Background: an optimization exercise with open tools, aiming at a short achievable clock period and few clock cycles. Do not read the settings as production practice.
The RTL was checked by simulation tests, not by an equivalence proof against the original design.
Power and IR drop assume default switching activity.

==> design/flow/design.v <==
module top (
	input clk,     
	input rst_n,   
	output wire [31:0] imem_addr,
	input  wire [31:0] imem_rdata,
	output wire [31:0] dmem_addr,
	output wire [31:0] dmem_wdata,
	output wire        dmem_we,
	input  wire [31:0] dmem_rdata
);
reg  [29:0] pcF;                  
reg  [29:0] pcO;                  
reg  [31:0] irD;
reg  [29:0] pcD;
reg         predD;
reg         vD;
reg  [31:0] s1D, s2D;             
reg  [31:0] sxD;                  
reg  [4:0]  rxD;                  
reg         bzD;                  
reg         zpD;                  
reg  [31:0] aE, bE, sE;           
reg  [29:0] altE;
reg  [4:0]  rdE;
reg         wrE, lmE, brE, stE, ldE, eldE, mulE, predE;
reg         addE, subE, andE, orE, sltE, oneE;
reg  [2:0]  fa, ha, ga;           
reg  [2:0]  fb, hb, gb, kb;       
reg  [2:0]  fs;                   
reg  [31:0] resM, resMx;           
reg  [4:0]  rdM;
reg         wrM, ldM, mulM;
reg  [191:0] mulv;                
reg  [31:0] daddrM, dwdataM;
reg         dweM;
reg  [31:0] resW, resWx;           
reg  [4:0]  rdW;
reg         wrW;
reg  [31:0] rf [1:31];
reg  [31:1] zf;                   
reg  [31:1] of;                   
wire [31:0] insF = imem_rdata;
wire [29:0] pc1F;
wire [21:0] hiP1F, hiM1F;
wire [31:0] s1F, s2F;
pc_inc     u_pcinc (.pc(pcF), .pc1(pc1F), .hip1(hiP1F), .him1(hiM1F));
dec5       u_dec1  (.a(insF[19:15]), .y(s1F));
dec5       u_dec2  (.a(insF[24:20]), .y(s2F));
wire        r1zF = insF[19:15] == 5'd0;
wire        r2zF = insF[24:20] == 5'd0;
wire [4:0]  rxF  = r2zF ? insF[19:15] : insF[24:20];
wire        bzF  = (insF[6:0] == 7'b1100011) & (r1zF | r2zF);
wire [31:0] sxF;
dec5       u_decx  (.a(rxF), .y(sxF));
wire        zdD;                
wire        predF, cF, cO;
wire [7:0]  tloF, eloF, tloO, eloO;
wire        pc1c = &pcF[7:0];
fetch_pred u_fpred (.ins(insF), .zd(zdD), .rd(irD[11:7]), .pred(predF));
fetch_tgt  u_ftF (.ins(insF), .pclo(pcF[7:0]), .pc1lo(pc1F[7:0]), .stall(stallD),
                  .c(cF), .tlo(tloF), .elo(eloF));
fetch_tgt  u_ftO (.ins(insF), .pclo(pcF[7:0]), .pc1lo(pc1F[7:0]), .stall(stallD),
                  .c(cO), .tlo(tloO), .elo(eloO));
wire [21:0] t1F, t0F, nphF, t1O, t0O, nphO, ctF, ctO;
hi_prep u_hpF (.sgn(insF[31]), .stall(stallD), .pc1c(pc1c), .hi(pcF[29:8]),
               .hip1(hiP1F), .him1(hiM1F), .t1(t1F), .t0(t0F), .nph(nphF));
hi_prep u_hpO (.sgn(insF[31]), .stall(stallD), .pc1c(pc1c), .hi(pcF[29:8]),
               .hip1(hiP1F), .him1(hiM1F), .t1(t1O), .t0(t0O), .nph(nphO));
mux2w #(.W(22)) u_cF (.s(cF), .a(t1F), .b(t0F), .y(ctF));
mux2w #(.W(22)) u_cO (.s(cO), .a(t1O), .b(t0O), .y(ctO));
assign imem_addr = {pcO, 2'b00};
wire [6:0] opD  = irD[6:0];
wire [4:0] rdD  = irD[11:7];
wire [2:0] f3D  = irD[14:12];
wire [4:0] rs1D = irD[19:15];
wire [4:0] rs2D = irD[24:20];
wire [6:0] f7D  = irD[31:25];
wire ldD  = opD == 7'b0000011;
wire stD  = opD == 7'b0100011;
wire rD   = opD == 7'b0110011;
wire iD   = opD == 7'b0010011;
wire brD  = opD == 7'b1100011;
wire jalD = opD == 7'b1101111;
wire aluD = rD | iD;
wire wrD = (ldD | aluD | jalD) & (rdD != 5'd0);
wire u1D = ldD | stD | aluD | brD;
wire u2D = stD | rD | brD;
wire immUseD = ldD | stD | iD | jalD;
wire eldD = ldD & (rs1D == 5'd0) & ~stE & ~ldE;
wire nldD = ldD & ~eldD;
wire f3_0 = f3D == 3'b000;
wire subD = rD & f3_0 & f7D[5];
wire mulD = rD & f3_0 & ~f7D[5] & f7D[0];
wire addD = (iD & f3_0) | (rD & f3_0 & ~f7D[5] & ~f7D[0]) | nldD | stD | jalD;
wire sltD = aluD & (f3D == 3'b010);
wire orD  = aluD & (f3D == 3'b110);
wire andD = aluD & (f3D == 3'b111);
wire oneD = aluD & ~f3_0 & (f3D != 3'b010) & (f3D != 3'b110) & (f3D != 3'b111);
wire [31:0] immID = {{20{irD[31]}}, irD[31:20]};
wire [31:0] immSD = {{20{irD[31]}}, irD[31:25], irD[11:7]};
wire [29:0] immBD = {{20{irD[31]}}, irD[7], irD[30:25], irD[11:9]};
wire [29:0] immJD = {{12{irD[31]}}, irD[19:12], irD[20], irD[30:22]};
wire [29:0] pc1D  = pcD + 30'd1;
wire [31:0] immD  = jalD ? {pc1D, 2'b00} : stD ? immSD : immID;
wire [29:0] altD  = predD ? pc1D : pcD + immBD;
wire [29:0] tgtD  = pcD + immJD;
wire [32*32-1:0] rf_flat;
wire [31:0] rfr1, rfr2;
rf_read u_rd1 (.sel(s1D), .rf_flat(rf_flat), .y(rfr1));
rf_read u_rd2 (.sel(s2D), .rf_flat(rf_flat), .y(rfr2));
wire byp1 = wrW & (rdW == rs1D);
wire byp2 = wrW & (rdW == rs2D);
wire [31:0] rf1 = byp1 ? resWx : rfr1;
wire [31:0] rf2 = byp2 ? resWx : rfr2;
genvar g;
generate
	assign rf_flat[31:0] = 32'd0;
	for (g = 1; g < 32; g = g + 1) begin : rff
		assign rf_flat[32*g +: 32] = rf[g];
	end
endgenerate
wire        zfF = s1F[0] | (|(s1F[31:1] & zf));
wire        ofF = |(s1F[31:1] & of);
wire        im0F = insF[31:20] == 12'h000;
wire        im1F = insF[31:20] == 12'hfff;
wire        zsF = (im0F & zfF) | (im1F & ofF);
wire        hzF = (vD & wrD & (rdD == insF[19:15])) | (wrE & (rdE == insF[19:15])) |
                  (wrM & (rdM == insF[19:15])) | (wrW & (rdW == insF[19:15]));
assign zdD = vD & iD & f3_0 & wrD & zpD;
wire stallD = vD & lmE & ((u1D & (rs1D == rdE)) | (u2D & (rs2D == rdE)));
wire [2:0] fa_n, ha_n, ga_n, fb_n, hb_n, gb_n, kb_n, fs_n;
src_sel u_sfa (.use_(u1D), .rs(rs1D), .wrE(wrE), .rdE(rdE), .wrM(wrM), .rdM(rdM), .sel(fa_n));
src_sel u_sha (.use_(u1D), .rs(rs1D), .wrE(wrE), .rdE(rdE), .wrM(wrM), .rdM(rdM), .sel(ha_n));
src_sel u_sga (.use_(u1D), .rs(rs1D), .wrE(wrE), .rdE(rdE), .wrM(wrM), .rdM(rdM), .sel(ga_n));
src_sel u_sfb (.use_(u2D & ~immUseD), .rs(rs2D), .wrE(wrE), .rdE(rdE), .wrM(wrM), .rdM(rdM), .sel(fb_n));
src_sel u_shb (.use_(u2D & ~immUseD), .rs(rs2D), .wrE(wrE), .rdE(rdE), .wrM(wrM), .rdM(rdM), .sel(hb_n));
src_sel u_sgb (.use_(u2D & ~immUseD), .rs(rs2D), .wrE(wrE), .rdE(rdE), .wrM(wrM), .rdM(rdM), .sel(gb_n));
src_sel u_skb (.use_(u2D & ~immUseD), .rs(rs2D), .wrE(wrE), .rdE(rdE), .wrM(wrM), .rdM(rdM), .sel(kb_n));
src_sel u_sfs (.use_(stD), .rs(rs2D), .wrE(wrE), .rdE(rdE), .wrM(wrM), .rdM(rdM), .sel(fs_n));
wire [31:0] A, Ah, Am, B, Bh, S;
fwd3 u_fa  (.sm(fa[0]), .sw(fa[1]), .s0(fa[2]), .vm(resM), .vw(resW), .v0(aE), .y(A));
fwd3 u_fah (.sm(ha[0]), .sw(ha[1]), .s0(ha[2]), .vm(resMx), .vw(resWx), .v0(aE), .y(Ah));
fwd3 u_fam (.sm(ga[0]), .sw(ga[1]), .s0(ga[2]), .vm(resMx), .vw(resWx), .v0(aE), .y(Am));
fwd3 u_fb  (.sm(fb[0]), .sw(fb[1]), .s0(fb[2]), .vm(resM), .vw(resW), .v0(bE), .y(B));
fwd3 u_fbh (.sm(hb[0]), .sw(hb[1]), .s0(hb[2]), .vm(resMx), .vw(resWx), .v0(bE), .y(Bh));
fwd3 u_fs  (.sm(fs[0]), .sw(fs[1]), .s0(fs[2]), .vm(resMx), .vw(resWx), .v0(sE), .y(S));
wire [31:0] resE, sumE;
wire        zresE;
wire [31:0] aluE;
wire        zaluE;
alu_core u_alu (.a(A), .b(B), .ah(Ah), .bh(Bh),
                .op_add(addE), .op_sub(subE), .op_and(andE), .op_or(orE),
                .op_slt(sltE), .op_one(oneE),
                .res(aluE), .sum(sumE), .zero(zaluE));
wire [31:0] resEx;
res_or u_ro  (.alu(aluE), .ld(eldE), .rdata(dmem_rdata), .y(resE));
res_or u_rox (.alu(aluE), .ld(eldE), .rdata(dmem_rdata), .y(resEx));
wire [31:0] Aa, Ba, addrE;
wire        unused_ca;
fwd3 u_faa (.sm(fa[0]), .sw(fa[1]), .s0(fa[2]), .vm(resMx), .vw(resWx), .v0(aE), .y(Aa));
fwd3 u_fba (.sm(fb[0]), .sw(fb[1]), .s0(fb[2]), .vm(resMx), .vw(resWx), .v0(bE), .y(Ba));
ks_add32 u_addr (.a(Aa), .b(Ba), .cin(1'b0), .s(addrE), .cout(unused_ca));
assign zresE = zaluE;
wire unkE = sltE | lmE | eldE;
wire eqE    = Ah == Bh;
wire redirE = brE & (eqE != predE);
wire [31:0] Bml, Bmh;
wire [47:0] encl, ench;
fwd3 u_fbml (.sm(gb[0]), .sw(gb[1]), .s0(gb[2]), .vm(resMx), .vw(resWx), .v0(bE), .y(Bml));
fwd3 u_fbmh (.sm(kb[0]), .sw(kb[1]), .s0(kb[2]), .vm(resMx), .vw(resWx), .v0(bE), .y(Bmh));
booth_enc u_encl (.b(Bml), .e(encl));
booth_enc u_ench (.b(Bmh), .e(ench));
wire [191:0] mulvE;
mul_part1 u_mul1 (.a(Am), .el(encl), .eh(ench), .v(mulvE));
wire [31:0] mulres;
mul_part2 u_mul2 (.v(mulv), .p(mulres));
wire [31:0] resWn, resWxn;
w_sel u_ws  (.mul(mulM), .mulres(mulres), .ld(ldM), .rdata(dmem_rdata), .res(resMx), .y(resWn));
w_sel u_wsx (.mul(mulM), .mulres(mulres), .ld(ldM), .rdata(dmem_rdata), .res(resMx), .y(resWxn));
wire fromE = wrE & (rdE == rxD);
wire fromM = wrM & (rdM == rxD);
wire fromW = wrW & (rdW == rxD);
wire zresM, zW;
zero32 u_zm  (.x(resMx), .z(zresM));
zero32 u_zw  (.x(resWx), .z(zW));
wire oW;
zero32 u_ow  (.x(resWx ^ 32'd1), .z(oW));
wire zfx    = sxD[0] | (|(sxD[31:1] & zf));
wire zWd;
zero32 u_zwd (.x(resWx), .z(zWd));
wire zOth   = fromM ? zresM : fromW ? zWd : zfx;
wire unkM   = fromM & (mulM | ldM);
wire unkD   = fromE ? unkE : unkM;
wire resolvD = vD & bzD & ~unkD;
wire redirBD;
wire bzsE   = vD & bzD & fromE & ~unkE;
wire bzearly = vD & bzD & ~fromE & ~unkM & (zOth ^ predD);
late_sel u_rbd (.s(bzsE), .late(zresE ^ predD), .early(bzearly), .y(redirBD));
wire redirJD = vD & jalD & ~predD;
wire redirD  = redirBD | redirJD;
wire takeX, takeF1, takeF2, takeO1, takeO2;
wire [29:0] npcF, npcO;
wire [29:0] xpc = redirE ? altE : jalD ? tgtD : altD;
wire tk_early = bzearly | redirJD;
take_calc u_tk  (.brE(brE), .eqE(eqE), .predE(predE), .bzsE(bzsE), .zE(zresE), .predD(predD),
                 .early(tk_early), .take(takeX));
take_calc u_tkf1 (.brE(brE), .eqE(eqE), .predE(predE), .bzsE(bzsE), .zE(zresE), .predD(predD),
                  .early(tk_early), .take(takeF1));
take_calc u_tkf2 (.brE(brE), .eqE(eqE), .predE(predE), .bzsE(bzsE), .zE(zresE), .predD(predD),
                  .early(tk_early), .take(takeF2));
take_calc u_tko1 (.brE(brE), .eqE(eqE), .predE(predE), .bzsE(bzsE), .zE(zresE), .predD(predD),
                  .early(tk_early), .take(takeO1));
take_calc u_tko2 (.brE(brE), .eqE(eqE), .predE(predE), .bzsE(bzsE), .zE(zresE), .predD(predD),
                  .early(tk_early), .take(takeO2));
wire [29:0] othF, othO;
wire [29:0] ordF = {nphF, eloF};
wire [29:0] ordO = {nphO, eloO};
mux2w #(.W(15)) u_othF1 (.s(takeF1), .a(xpc[14:0]),  .b(ordF[14:0]),  .y(othF[14:0]));
mux2w #(.W(15)) u_othF2 (.s(takeF2), .a(xpc[29:15]), .b(ordF[29:15]), .y(othF[29:15]));
mux2w #(.W(15)) u_othO1 (.s(takeO1), .a(xpc[14:0]),  .b(ordO[14:0]),  .y(othO[14:0]));
mux2w #(.W(15)) u_othO2 (.s(takeO2), .a(xpc[29:15]), .b(ordO[29:15]), .y(othO[29:15]));
wire tpF1, tpF2, tpO1, tpO2;
pred_tp u_tpF1 (.ins(insF), .stall(stallD), .zd(zdD), .rd(irD[11:7]), .take(takeF1), .tp(tpF1));
pred_tp u_tpF2 (.ins(insF), .stall(stallD), .zd(zdD), .rd(irD[11:7]), .take(takeF2), .tp(tpF2));
pred_tp u_tpO1 (.ins(insF), .stall(stallD), .zd(zdD), .rd(irD[11:7]), .take(takeO1), .tp(tpO1));
pred_tp u_tpO2 (.ins(insF), .stall(stallD), .zd(zdD), .rd(irD[11:7]), .take(takeO2), .tp(tpO2));
wire [29:0] tgtF = {ctF, tloF};
wire [29:0] tgtO = {ctO, tloO};
mux2w #(.W(15)) u_nF1 (.s(tpF1), .a(tgtF[14:0]),  .b(othF[14:0]),  .y(npcF[14:0]));
mux2w #(.W(15)) u_nF2 (.s(tpF2), .a(tgtF[29:15]), .b(othF[29:15]), .y(npcF[29:15]));
mux2w #(.W(15)) u_nO1 (.s(tpO1), .a(tgtO[14:0]),  .b(othO[14:0]),  .y(npcO[14:0]));
mux2w #(.W(15)) u_nO2 (.s(tpO2), .a(tgtO[29:15]), .b(othO[29:15]), .y(npcO[29:15]));
wire killD = ~vD | stallD | redirE;
always @(posedge clk or negedge rst_n) begin
	if (~rst_n) begin
		pcF <= 30'd0;
		pcO <= 30'd0;
		vD  <= 1'b0;
	end else begin
		pcF <= npcF;
		pcO <= npcO;
		vD  <= ~takeX & (vD | ~stallD);
	end
end
always @(posedge clk) begin
	if (~stallD) begin
		irD   <= insF;
		pcD   <= pcF;
		predD <= predF;
		s1D   <= s1F;
		s2D   <= s2F;
		sxD   <= sxF;
		rxD   <= rxF;
		bzD   <= bzF;
		zpD   <= zsF & ~hzF;
	end
end
always @(posedge clk or negedge rst_n) begin
	if (~rst_n) begin
		wrE <= 1'b0; lmE <= 1'b0; brE <= 1'b0; stE <= 1'b0;
		ldE <= 1'b0; eldE <= 1'b0; mulE <= 1'b0;
	end else begin
		wrE  <= wrD & ~killD;
		lmE  <= (nldD | mulD) & wrD & ~killD;
		brE  <= brD & ~resolvD & ~killD;
		stE  <= stD & ~killD;
		ldE  <= nldD & ~killD;
		eldE <= eldD & ~killD;
		mulE <= mulD & ~killD;
	end
end
always @(posedge clk) begin
	aE <= jalD ? 32'd0 : rf1;
	bE <= immUseD ? immD : rf2;
	sE <= rf2;
	altE <= altD;
	rdE <= rdD;
	predE <= predD;
	addE <= addD; subE <= subD; andE <= andD; orE <= orD;
	sltE <= sltD; oneE <= oneD;
	fa <= fa_n; ha <= ha_n; ga <= ga_n;
	fb <= fb_n; hb <= hb_n; gb <= gb_n; kb <= kb_n;
	fs <= fs_n;
end
always @(posedge clk or negedge rst_n) begin
	if (~rst_n) begin
		wrM <= 1'b0; ldM <= 1'b0; mulM <= 1'b0; dweM <= 1'b0;
		wrW <= 1'b0;
	end else begin
		wrM  <= wrE;
		ldM  <= ldE;
		mulM <= mulE;
		dweM <= stE;
		wrW  <= wrM;
	end
end
always @(posedge clk) begin
	resM  <= resE;
	resMx <= resEx;
	rdM  <= rdE;
	mulv <= mulvE;
	daddrM  <= eldD ? immID : addrE;
	dwdataM <= S;
	resW  <= resWn;
	resWx <= resWxn;
	rdW  <= rdM;
end
integer i;
always @(posedge clk or negedge rst_n) begin
	if (~rst_n) begin
		for (i = 1; i < 32; i = i + 1) rf[i] <= 32'd0;
		zf <= {31{1'b1}};
		of <= {31{1'b0}};
	end else if (wrW) begin
		rf[rdW] <= resWx;
		zf[rdW] <= zW;
		of[rdW] <= oW;
	end
end
assign dmem_addr  = daddrM;
assign dmem_wdata = dwdataM;
assign dmem_we    = dweM;
endmodule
-------------------------
**TASK DIRECTIONS**
Copy back the listing above exactly, but only from the line with "wire [31:0] rf2 = byp2 ? resWx : rfr2;" through the line with "ofF = |(s1F[31:1] & of);", both ends included.

**OUTPUT OF THE EXERCISE**
wire [31:0] rf2 = byp2 ? resWx : rfr2;
genvar g;
generate
	assign rf_flat[31:0] = 32'd0;
	for (g = 1; g < 32; g = g + 1) begin : rff
		assign rf_flat[32*g +: 32] = rf[g];
	end
endgenerate
wire        zfF = s1F[0] | (|(s1F[31:1] & zf));
wire        ofF = |(s1F[31:1] & of);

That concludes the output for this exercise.